俺がするべきこと
目を丸くしながら立ち尽くす男に見覚えがある。
この男とはギルドで一度会っているな。
最高峰のランクであるSに到達した冒険者だ。
名前は確か、ユリウスとか言ったか。
誰かの墓参り、なんて思うわけもない。
……そうか。
彼が思い詰めるようにしていたのも、この時期だったからなのか。
危うさすら確信させるほどの注意力のなさに口を出しかけたが、まさかこんなことになるだなんて、あの時は想像もしていなかったな。
瞳を大きく見開いたまま、墓碑の前にいる彼女から視線を外せずにいるようだ。
「……君は……いや、そんな……。
……まさか……君が、そうなのか……」
呟くように小さく言葉にするユリウスは、リージェが答える前に駆け寄り、膝と手を地面につけて頭を下げた。
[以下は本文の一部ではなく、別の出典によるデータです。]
`src/rtl/brk_pkg.sv`:
```
package brk_pkg;

   typedef enum logic [2:0] {
      ST_IDLE     = 3'd0,
      ST_ARM      = 3'd1,
      ST_RELAX    = 3'd2,
      ST_TRIP_DIS = 3'd3,
      ST_COOL_CHG = 3'd4,
      ST_INT_COOL = 3'd5
   } brk_state_e;

endpackage

```
`src/rtl/brk_strap_latch.sv`:
```
module brk_strap_latch (
   input  logic clk,
   input  logic rst_n,
   input  logic strap_i,
   output logic mode_o,
   output logic valid_o
);

   always_ff @(posedge clk or negedge rst_n) begin
      if (!rst_n) begin
         mode_o  <= 1'b0;
         valid_o <= 1'b0;
      end else if (!valid_o) begin
         mode_o  <= strap_i;
         valid_o <= 1'b1;
      end
   end

endmodule

```
`src/rtl/brk_tick_timer.sv`:
```
module brk_tick_timer #(
   parameter int TRIP_TICKS = 200_000,
   parameter int COOL_TICKS = 90_000_000,
   localparam int TICK_MAX  = (TRIP_TICKS > COOL_TICKS) ? TRIP_TICKS : COOL_TICKS,
   localparam int TW        = $clog2(TICK_MAX + 1)
) (
   input  logic clk,
   input  logic rst_n,
   input  logic clr_i,
   input  logic en_i,
   output logic at_trip_o,
   output logic at_cool_o
);

   localparam logic [TW-1:0] TRIP_LAST = TW'(TRIP_TICKS - 1);
   localparam logic [TW-1:0] COOL_LAST = TW'(COOL_TICKS - 1);
   localparam logic [TW-1:0] CNT_TOP   = TW'(TICK_MAX - 1);

   logic [TW-1:0] cnt_q;

   always_ff @(posedge clk or negedge rst_n) begin
      if (!rst_n)
         cnt_q <= '0;
      else if (clr_i)
         cnt_q <= '0;
      else if (en_i && cnt_q != CNT_TOP)
         cnt_q <= cnt_q + 1'b1;
   end

   assign at_trip_o = (cnt_q == TRIP_LAST);
   assign at_cool_o = (cnt_q == COOL_LAST);


   tick_range_chk: assert property (@(posedge clk) disable iff (!rst_n)
      cnt_q <= CNT_TOP);

endmodule

```
`src/rtl/brk_cycle_counter.sv`:
```
module brk_cycle_counter #(
   parameter int MAX = 8,
   localparam int W  = $clog2(MAX + 1)
) (
   input  logic         clk,
   input  logic         rst_n,
   input  logic         clr_i,
   input  logic         inc_i,
   output logic [W-1:0] cnt_o,
   output logic         last_o
);

   always_ff @(posedge clk or negedge rst_n) begin
      if (!rst_n)
         cnt_o <= '0;
      else if (clr_i)
         cnt_o <= '0;
      else if (inc_i && cnt_o != W'(MAX))
         cnt_o <= cnt_o + 1'b1;
   end

   assign last_o = (cnt_o == W'(MAX - 1));


   cyc_bound_chk: assert property (@(posedge clk) disable iff (!rst_n)
      cnt_o <= W'(MAX));

endmodule

```
`src/rtl/breaker_cooldown_timer.sv`:
```
module breaker_cooldown_timer
   import brk_pkg::*;
#(
   parameter int COOL_CYCLES  = 8,
   parameter int TRIP_TICKS   = 200_000,
   parameter int COOL_TICKS   = 90_000_000,
   parameter bit HAS_INT_MODE = 1'b1,
   localparam int CNT_W       = $clog2(COOL_CYCLES + 1)
) (
   input  logic             clk,
   input  logic             rst_n,
   input  logic             ilim_i,
   input  logic             int_strap_i,
   input  logic             cap_hi_i,
   input  logic             cap_lo_i,
   output logic             chg_en_o,
   output logic             dis_en_o,
   output logic             trip_o,
   output logic             cool_done_o,
   output logic [CNT_W-1:0] cyc_cnt_o
);

   initial begin
      assert (COOL_CYCLES >= 1) else $error("COOL_CYCLES must be at least 1");
      assert (TRIP_TICKS >= 2)  else $error("TRIP_TICKS must be at least 2");
      assert (COOL_TICKS >= 2)  else $error("COOL_TICKS must be at least 2");
   end

   brk_state_e st_q, st_nxt;
   logic strap_mode, strap_vld, mode_int;
   logic tick_at_trip, tick_at_cool, tick_clr, tick_en;
   logic cyc_last, cyc_inc;
   logic fire_trip, fire_cool;

   brk_strap_latch u_strap (
      .clk     (clk),
      .rst_n   (rst_n),
      .strap_i (int_strap_i),
      .mode_o  (strap_mode),
      .valid_o (strap_vld)
   );

   generate
      if (HAS_INT_MODE) begin : g_int
         assign mode_int = strap_mode;
         brk_tick_timer #(
            .TRIP_TICKS (TRIP_TICKS),
            .COOL_TICKS (COOL_TICKS)
         ) u_ticks (
            .clk       (clk),
            .rst_n     (rst_n),
            .clr_i     (tick_clr),
            .en_i      (tick_en),
            .at_trip_o (tick_at_trip),
            .at_cool_o (tick_at_cool)
         );
      end else begin : g_ext_only
         assign mode_int     = 1'b0;
         assign tick_at_trip = 1'b0;
         assign tick_at_cool = 1'b0;
      end
   endgenerate

   brk_cycle_counter #(.MAX(COOL_CYCLES)) u_cycles (
      .clk    (clk),
      .rst_n  (rst_n),
      .clr_i  (fire_trip),
      .inc_i  (cyc_inc),
      .cnt_o  (cyc_cnt_o),
      .last_o (cyc_last)
   );

   always_comb begin
      st_nxt    = st_q;
      fire_trip = 1'b0;
      fire_cool = 1'b0;
      cyc_inc   = 1'b0;
      if (strap_vld) begin
         case (st_q)
            ST_IDLE: if (ilim_i) st_nxt = ST_ARM;
            ST_ARM: begin
               if (mode_int) begin
                  if (!ilim_i) st_nxt = ST_IDLE;
                  else if (tick_at_trip) begin
                     fire_trip = 1'b1;
                     st_nxt    = ST_INT_COOL;
                  end
               end else begin
                  if (cap_hi_i) begin
                     fire_trip = 1'b1;
                     st_nxt    = ST_TRIP_DIS;
                  end else if (!ilim_i) st_nxt = ST_RELAX;
               end
            end
            ST_RELAX: begin
               if (ilim_i)        st_nxt = ST_ARM;
               else if (cap_lo_i) st_nxt = ST_IDLE;
            end
            ST_TRIP_DIS: begin
               if (cap_lo_i) begin
                  cyc_inc = 1'b1;
                  if (cyc_last) begin
                     fire_cool = 1'b1;
                     st_nxt    = ST_IDLE;
                  end else st_nxt = ST_COOL_CHG;
               end
            end
            ST_COOL_CHG: if (cap_hi_i) st_nxt = ST_TRIP_DIS;
            ST_INT_COOL: begin
               if (tick_at_cool) begin
                  fire_cool = 1'b1;
                  st_nxt    = ST_IDLE;
               end
            end
            default: st_nxt = ST_IDLE;
         endcase
      end
   end

   assign tick_clr = ((st_q != ST_ARM) && (st_q != ST_INT_COOL)) || fire_trip ||
                     fire_cool || ((st_q == ST_ARM) && !ilim_i);
   assign tick_en  = mode_int && (((st_q == ST_ARM) && ilim_i) || (st_q == ST_INT_COOL));

   always_ff @(posedge clk or negedge rst_n) begin
      if (!rst_n) begin
         st_q        <= ST_IDLE;
         trip_o      <= 1'b0;
         cool_done_o <= 1'b1;
      end else begin
         st_q   <= st_nxt;
         trip_o <= fire_trip;
         if (fire_trip)      cool_done_o <= 1'b0;
         else if (fire_cool) cool_done_o <= 1'b1;
      end
   end

   assign chg_en_o = ((st_q == ST_ARM) && !mode_int) || (st_q == ST_COOL_CHG);
   assign dis_en_o = (st_q == ST_RELAX) || (st_q == ST_TRIP_DIS);


   src_excl_chk: assert property (@(posedge clk) disable iff (!rst_n)
      !(chg_en_o && dis_en_o));


   trip_pulse_chk: assert property (@(posedge clk) disable iff (!rst_n)
      trip_o |=> !trip_o);


   done_fall_chk: assert property (@(posedge clk) disable iff (!rst_n)
      $fell(cool_done_o) |-> trip_o);


   ext_trip_cause_chk: assert property (@(posedge clk) disable iff (!rst_n)
      (trip_o && !mode_int) |-> $past(cap_hi_i));


   done_count_chk: assert property (@(posedge clk) disable iff (!rst_n)
      ($rose(cool_done_o) && !mode_int) |-> (cyc_cnt_o == CNT_W'(COOL_CYCLES)));


   int_no_src_chk: assert property (@(posedge clk) disable iff (!rst_n)
      (mode_int && strap_vld) |-> (!chg_en_o && !dis_en_o));

endmodule

```
`config.mk`:
```
export PLATFORM = sky130hd
export DESIGN_NAME = breaker_cooldown_timer
export DESIGN_NICKNAME = d
export VERILOG_FILES = /design/src/rtl/brk_pkg.sv /design/src/rtl/brk_strap_latch.sv /design/src/rtl/brk_tick_timer.sv /design/src/rtl/brk_cycle_counter.sv /design/src/rtl/breaker_cooldown_timer.sv
export SDC_FILE = /design/constraint.sdc
export NUM_CORES = 1
export LEC_CHECK = 0
export CORE_MARGIN = 2
export CORE_UTILIZATION = 33
export DETAILED_ROUTE_END_ITERATION = 10
export PLACE_DENSITY = 0.49
export SLEW_MARGIN = 10
export SYNTH_ARGS = -nofsm -noshare
export SYNTH_HDL_FRONTEND = slang
export SYNTH_SLANG_ARGS = --single-unit
```
`constraint.sdc`:
```
create_clock -name clk -period 2.49 [get_ports clk]
set_clock_uncertainty 0.05 [all_clocks]
set_input_delay 0.3735 -clock clk [delete_from_list [all_inputs] [get_ports clk]]
set_output_delay 0.3735 -clock clk [all_outputs]
set_load 0.02 [all_outputs]
```
==> metrics.md <==
| Metric | Value |
|---|---|
| Outcome | finished clean |
| Fill count | 750 |
| First-pass GRT wire length | 10.5 mm |
| FF+latch count, synth | 38 |
| Post-layout min period | 2.38 ns |
| CP endpoint kind | primary output |
| Largest net degree at the start of global routing | 39 |
| Routed vias | 2130 |
| Residual DRC | 0 |
| Register-to-Register Path Depth | 6 |
| Dominant cell type by area after synthesis | dfrtp_1 |
| Post-route ant nets | 0 |
| Port bufs | 13 |
| Synthesized area per cell | 9.51 µm² |
| DIE WIDTH | 89.9 µm |
| Area Overhead vs Synth | 20.2% |
| P per Cell Area | 619 nW/µm² |
| Synth Cell Area | 2430 µm² |
| Num CTS Buffers | 5 |
| Ratio of cells with drive above 1 in the final layout | 20.7% |
| Die area | 8080 µm² |
| Syn nets | 265 |
| Asr flop ratio synth | 100% |
| Met3 wire length | 169 µm |
| CTS tree | yes |
| Post-route design area | 2930 µm² |
| CTS HTree Levels | 2 |
| Mapped Cells | 256 |
| Total grt overflow | 0 |
| Vias in the first global route | 2106 |
| Number of synthesized flops with an enable pin | 0 |
| Initial antenna violation count | 0 |
| Sequential fraction of the synthesis area | 39.1% |
| Setup violation total in the final timing report | 0 |
| CORE AREA | 7210 µm² |
| Unrepaired setup endpoints after global routing | false |
| Top layer in use | met4 |
| Yosys top cell area share | 38.0% |
| Pleak | 1.10 nW |
| Ant diodes | 0 |
| YS warnings | 0 |
| Final TNS setup | 0 ns |
| Most common cell in the netlist | dfrtp_1 |
| FF-to-FF setup slack | 0.19 ns |
| Drt pass-1 iters | 5 |
| Synth Flop Type | dfrtp_1 |
| GRT Total Usage | 16.0% |
| Nets | 298 |
| Max-Cap Viols | 0 |
| VDD IR max | 0.000399 V |
| Multi-input gate area | 1360 µm² |
| IO Count | 14 |
| Top cells by area, synth | dfrtp_1 38%, nand3_1 3.7%, a211oi_2 3.6% |
| Worst EP required | 2.07 ns |
| Fmax | 0.421 GHz |
| Slew margin rel. | 40.7% |
| Worst Hold Class | in2async |
| # rows | 31 |
| Routability cong. | 0.876 |
| Setup crit start kind | flop |
| Slew @ Worst Pin | 0.890 ns |
| Clock root buffer | clkbuf_8 |
| Worst R2R End | g_int.u_ticks.cnt_q[23] |
| Vias/cell | 5.48 |
| Synth unique cells | 60 |
| Routed wl met2 | 2.89 mm |
| R2R Path Start | g_int.u_ticks.cnt_q[10] |
| Clock Path Buffers | 2 |
| Clock sinks | 38 |
| Slew Viols, Final | 0 |
| Clock transition at the registers of the reported paths | 0.07 ns |
| Setup bufs post-CTS | 0 |
| Total Routed Length | 6.12 mm |
| Starting DRC count in detailed routing | 106 |
| Crit path DAT | 1.95 ns |
| Post-DP Area | 2840 µm² |
| Wire length per cell | 15.7 µm |
| Final Hold Fails | 0 |
| CP Max Fanout | 10 |
| Wire length on met1 | 3.01 mm |
| Worst skew pair latency | 0.29 ns |
| Overall die height | 89.9 µm |
| Detail Placement HPWL | 4.47 mm |
| Initial cell density of the core | 33.7% |
| FF+latch area | 952 µm² |
| Final Cycle Share | 95.4% |
| Crit path kind | reg2out |
| Commonest cells in the netlist | 37 x dfrtp_1, 18 x nand3_1, 17 x nand2_1, 12 x nor2_1 |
その姿に戸惑いを見せるが、そう時間をかけずに彼女も理解したようだ。
何かを言いかけたリージェは開いた口を戻し、寂しげな表情を見せた。
それは彼ではない、どこか遠くを見つめているようで、彼女には想い人が見えているのかもしれない。
そんな彼女へ、はっきりとした声色で男は言葉にした。
「俺の名はユリウス。
あなたからフリートヘルムさんを……奪った男だ」
そう言葉にして、彼は自分が仕出かした過ちを話し始めた。
自惚れ、過信、慢心。
ましてや粋がってたガキを護るために庇った結果がこんなにも悲しい結末を導き出すだなんて、どんな言い訳を口にしても赦されることではない。
……尊い命は、決して帰ってこないのだから。
「あの時こうしていれば。
もっと思慮深く行動していれば。
この13年、何度思ったことか分からない。
だがどんな理由があろうと、赦されるはずがない。
俺は、あなたの大切な人を奪ってしまった」
涙を堪えながらユリウスは答える。
ここで涙を流してしまえば意味が変わるのを、彼は知っているんだろう。
「謝罪した程度で赦されることでは決してない。
それでも、あなたに謝らずにはいられなかった」
司祭も寂しげな瞳で、俺たちと同じように静観してるようだ。
恐らくは彼からフリートヘルムさんの話を聞いたんだろう。
だからこそ10年もリージェを探し、つい最近まで大切な指輪を保管していた。
それがどれだけ大切なものなのか、彼は十二分に理解していたからだ。
固まるように悩み続けたリージェは、俺の方へ視線を向けた。
そんな彼女に俺がするべきことは瞳を閉じるくらいだろう。
酷かもしれないが、これは彼女自身が答えを出さなければならない。
外から、ましてや彼を知らない俺が口を挟むことはできない。
子供たちもそれを理解しているんだろう。
誰ひとり言葉にすることなく見守っていた。
しばらく時間をかけて考え続けた彼女は、いつもと同じような優しい笑顔で言葉にした。
「どうか、頭を上げてください」
今も地に頭をつけ続けるユリウス。
その心は、深く謝罪をしている気配が感じられるものだった。
彼は、あいつらとは違う。
心から悪いと思ってくれている。
それをリージェも理解したんだろう。
膝をついて彼の肩にふれながら言葉にした彼女の表情はとても優しいもので、そんなリージェの導き出した答えを俺は誇りに思えた。
「あなたは、とても優しい方ですね。
不思議とそれを感じ取ることができました。
彼を失ってしまったことは悲しいですけれど、あなたを護って旅立ったのなら、彼はどこか納得していたようにも私には思えます」
「そ、そんなはずない!
あの人は最期にあなたへの想いを言葉にしている!
無念以外の何ものでもないはずだ!」
顔を上げながら即答するユリウス。
俺も同じ状況なら、それ以外は思えなかったかもしれない。
だがリージェにとっては、そう思えないようだ。
「でも、あなたは今も冒険者を続けているのですよね?
それを彼はきっと喜ぶと私には思えてなりません」
「そんなはず――」
「彼は、とても優しい方でしたから。
あなたと同じように……」
満面の笑みでリージェは言葉にした。